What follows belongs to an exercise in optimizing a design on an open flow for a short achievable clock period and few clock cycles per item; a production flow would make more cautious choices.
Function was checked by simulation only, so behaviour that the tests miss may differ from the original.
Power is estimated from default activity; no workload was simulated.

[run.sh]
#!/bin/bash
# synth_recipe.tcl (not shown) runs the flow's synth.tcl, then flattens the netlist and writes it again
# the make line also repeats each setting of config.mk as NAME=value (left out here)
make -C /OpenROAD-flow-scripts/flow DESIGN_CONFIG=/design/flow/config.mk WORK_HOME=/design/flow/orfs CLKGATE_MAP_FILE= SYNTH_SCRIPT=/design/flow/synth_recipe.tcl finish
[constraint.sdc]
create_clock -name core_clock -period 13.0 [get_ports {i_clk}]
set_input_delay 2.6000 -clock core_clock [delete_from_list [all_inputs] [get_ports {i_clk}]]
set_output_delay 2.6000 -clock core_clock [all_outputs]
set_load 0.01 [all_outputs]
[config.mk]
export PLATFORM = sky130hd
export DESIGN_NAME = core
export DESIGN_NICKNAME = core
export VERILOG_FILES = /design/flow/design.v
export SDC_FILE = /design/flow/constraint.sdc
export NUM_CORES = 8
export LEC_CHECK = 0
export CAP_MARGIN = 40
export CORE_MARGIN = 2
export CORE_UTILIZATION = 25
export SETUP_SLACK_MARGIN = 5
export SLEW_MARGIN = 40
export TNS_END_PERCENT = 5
...
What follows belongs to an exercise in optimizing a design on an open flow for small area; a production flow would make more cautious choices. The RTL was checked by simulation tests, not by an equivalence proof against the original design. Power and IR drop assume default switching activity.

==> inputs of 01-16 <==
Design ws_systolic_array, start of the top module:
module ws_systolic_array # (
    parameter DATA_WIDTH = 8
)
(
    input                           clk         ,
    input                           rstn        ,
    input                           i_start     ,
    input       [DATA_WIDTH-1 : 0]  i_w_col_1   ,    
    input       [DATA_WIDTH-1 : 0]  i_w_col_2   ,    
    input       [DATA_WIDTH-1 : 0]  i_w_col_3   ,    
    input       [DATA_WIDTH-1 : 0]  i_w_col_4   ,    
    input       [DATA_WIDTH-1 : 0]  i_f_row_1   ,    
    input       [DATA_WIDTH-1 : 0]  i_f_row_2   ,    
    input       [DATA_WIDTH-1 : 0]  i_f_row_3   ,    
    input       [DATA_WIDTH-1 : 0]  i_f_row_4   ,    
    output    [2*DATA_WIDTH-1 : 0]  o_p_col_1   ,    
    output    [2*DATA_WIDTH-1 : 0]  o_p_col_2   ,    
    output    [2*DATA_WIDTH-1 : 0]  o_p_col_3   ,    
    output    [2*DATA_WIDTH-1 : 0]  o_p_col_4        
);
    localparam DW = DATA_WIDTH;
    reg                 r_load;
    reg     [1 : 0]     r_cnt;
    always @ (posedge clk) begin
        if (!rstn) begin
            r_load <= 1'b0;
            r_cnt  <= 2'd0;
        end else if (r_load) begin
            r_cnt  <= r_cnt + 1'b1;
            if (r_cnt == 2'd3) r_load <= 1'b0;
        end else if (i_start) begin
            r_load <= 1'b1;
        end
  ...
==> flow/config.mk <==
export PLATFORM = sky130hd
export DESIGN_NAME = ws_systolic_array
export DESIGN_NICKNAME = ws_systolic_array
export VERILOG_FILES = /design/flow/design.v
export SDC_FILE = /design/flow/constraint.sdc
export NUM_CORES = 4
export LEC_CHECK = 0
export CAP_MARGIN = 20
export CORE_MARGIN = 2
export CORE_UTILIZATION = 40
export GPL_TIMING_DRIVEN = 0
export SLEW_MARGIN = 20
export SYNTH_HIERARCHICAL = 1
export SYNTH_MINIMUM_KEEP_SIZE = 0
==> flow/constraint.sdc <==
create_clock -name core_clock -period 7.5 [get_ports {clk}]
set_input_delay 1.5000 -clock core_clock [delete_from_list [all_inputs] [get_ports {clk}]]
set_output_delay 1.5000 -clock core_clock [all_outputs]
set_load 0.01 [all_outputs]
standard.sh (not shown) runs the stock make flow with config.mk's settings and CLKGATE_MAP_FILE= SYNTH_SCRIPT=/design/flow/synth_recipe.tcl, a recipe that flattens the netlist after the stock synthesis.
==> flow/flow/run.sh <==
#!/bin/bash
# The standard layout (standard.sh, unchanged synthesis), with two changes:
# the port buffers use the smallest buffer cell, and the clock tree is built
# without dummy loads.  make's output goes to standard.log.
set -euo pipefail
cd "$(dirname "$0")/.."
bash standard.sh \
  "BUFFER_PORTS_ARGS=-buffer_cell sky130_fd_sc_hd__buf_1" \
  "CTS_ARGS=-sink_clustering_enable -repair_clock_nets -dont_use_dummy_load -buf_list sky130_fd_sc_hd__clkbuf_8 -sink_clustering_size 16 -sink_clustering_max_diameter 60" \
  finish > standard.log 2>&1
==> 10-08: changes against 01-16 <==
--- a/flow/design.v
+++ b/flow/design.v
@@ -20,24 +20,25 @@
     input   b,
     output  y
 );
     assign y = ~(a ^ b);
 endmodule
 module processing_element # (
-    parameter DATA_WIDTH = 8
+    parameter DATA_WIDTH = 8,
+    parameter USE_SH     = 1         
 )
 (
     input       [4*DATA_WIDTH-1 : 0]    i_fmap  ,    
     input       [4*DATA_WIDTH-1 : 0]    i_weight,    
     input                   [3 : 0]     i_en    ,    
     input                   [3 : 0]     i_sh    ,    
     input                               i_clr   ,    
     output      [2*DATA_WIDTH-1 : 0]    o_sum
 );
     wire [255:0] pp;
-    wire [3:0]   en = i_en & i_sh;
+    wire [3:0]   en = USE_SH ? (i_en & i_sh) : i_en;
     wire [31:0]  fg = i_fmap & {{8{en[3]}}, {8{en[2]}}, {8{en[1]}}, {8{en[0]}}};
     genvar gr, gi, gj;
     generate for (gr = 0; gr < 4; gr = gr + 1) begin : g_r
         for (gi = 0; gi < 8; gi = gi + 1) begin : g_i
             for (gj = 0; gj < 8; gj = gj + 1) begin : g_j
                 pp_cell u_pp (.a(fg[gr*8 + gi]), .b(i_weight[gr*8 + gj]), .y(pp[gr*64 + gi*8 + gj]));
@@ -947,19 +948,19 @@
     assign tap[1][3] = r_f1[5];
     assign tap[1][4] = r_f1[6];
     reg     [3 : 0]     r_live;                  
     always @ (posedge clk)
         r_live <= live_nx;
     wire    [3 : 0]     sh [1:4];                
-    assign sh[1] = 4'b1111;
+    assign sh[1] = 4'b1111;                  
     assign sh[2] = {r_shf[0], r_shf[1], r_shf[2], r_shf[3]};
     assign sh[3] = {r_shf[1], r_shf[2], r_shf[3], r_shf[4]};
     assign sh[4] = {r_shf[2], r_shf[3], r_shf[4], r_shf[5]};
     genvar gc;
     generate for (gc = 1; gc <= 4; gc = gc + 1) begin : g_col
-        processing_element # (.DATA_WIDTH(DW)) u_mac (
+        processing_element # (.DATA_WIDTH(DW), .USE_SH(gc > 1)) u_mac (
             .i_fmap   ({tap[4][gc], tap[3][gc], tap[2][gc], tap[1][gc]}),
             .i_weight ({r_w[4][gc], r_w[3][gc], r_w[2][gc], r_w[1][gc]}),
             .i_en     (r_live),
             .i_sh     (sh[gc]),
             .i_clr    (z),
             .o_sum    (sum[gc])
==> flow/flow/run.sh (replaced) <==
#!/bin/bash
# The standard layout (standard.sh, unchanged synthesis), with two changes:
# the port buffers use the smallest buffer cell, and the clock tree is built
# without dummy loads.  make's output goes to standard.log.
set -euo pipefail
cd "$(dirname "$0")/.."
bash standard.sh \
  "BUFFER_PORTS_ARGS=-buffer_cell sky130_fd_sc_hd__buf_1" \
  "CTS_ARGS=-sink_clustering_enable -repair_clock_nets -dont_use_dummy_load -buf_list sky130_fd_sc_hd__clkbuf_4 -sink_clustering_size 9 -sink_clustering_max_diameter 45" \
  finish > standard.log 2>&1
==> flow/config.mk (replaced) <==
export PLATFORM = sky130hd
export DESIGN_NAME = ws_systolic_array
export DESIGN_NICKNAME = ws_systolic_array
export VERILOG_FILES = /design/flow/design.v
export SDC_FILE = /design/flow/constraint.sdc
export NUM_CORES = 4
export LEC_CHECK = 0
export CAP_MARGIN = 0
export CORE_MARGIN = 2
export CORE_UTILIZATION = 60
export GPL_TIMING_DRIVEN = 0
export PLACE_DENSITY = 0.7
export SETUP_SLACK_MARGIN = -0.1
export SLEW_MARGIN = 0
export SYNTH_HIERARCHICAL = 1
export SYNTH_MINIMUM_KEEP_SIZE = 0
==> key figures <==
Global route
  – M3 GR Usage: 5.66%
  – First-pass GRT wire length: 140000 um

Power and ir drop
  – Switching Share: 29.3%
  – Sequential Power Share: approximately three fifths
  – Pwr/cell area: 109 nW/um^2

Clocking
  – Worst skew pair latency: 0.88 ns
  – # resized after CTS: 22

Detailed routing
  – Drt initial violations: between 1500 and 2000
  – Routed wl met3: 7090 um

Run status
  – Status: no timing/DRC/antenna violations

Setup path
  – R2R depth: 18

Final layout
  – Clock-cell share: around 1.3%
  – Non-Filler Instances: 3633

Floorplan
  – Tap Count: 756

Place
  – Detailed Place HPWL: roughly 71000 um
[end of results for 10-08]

*WHAT IS REQUIRED:* Considering only the material above, set down every line from the one with "[config.mk]" to the one with "export CORE_UTILIZATION = 25", inclusive, exactly as written.

*ANSWER FOR THE TASK:*
[config.mk]
export PLATFORM = sky130hd
export DESIGN_NAME = core
export DESIGN_NICKNAME = core
export VERILOG_FILES = /design/flow/design.v
export SDC_FILE = /design/flow/constraint.sdc
export NUM_CORES = 8
export LEC_CHECK = 0
export CAP_MARGIN = 40
export CORE_MARGIN = 2
export CORE_UTILIZATION = 25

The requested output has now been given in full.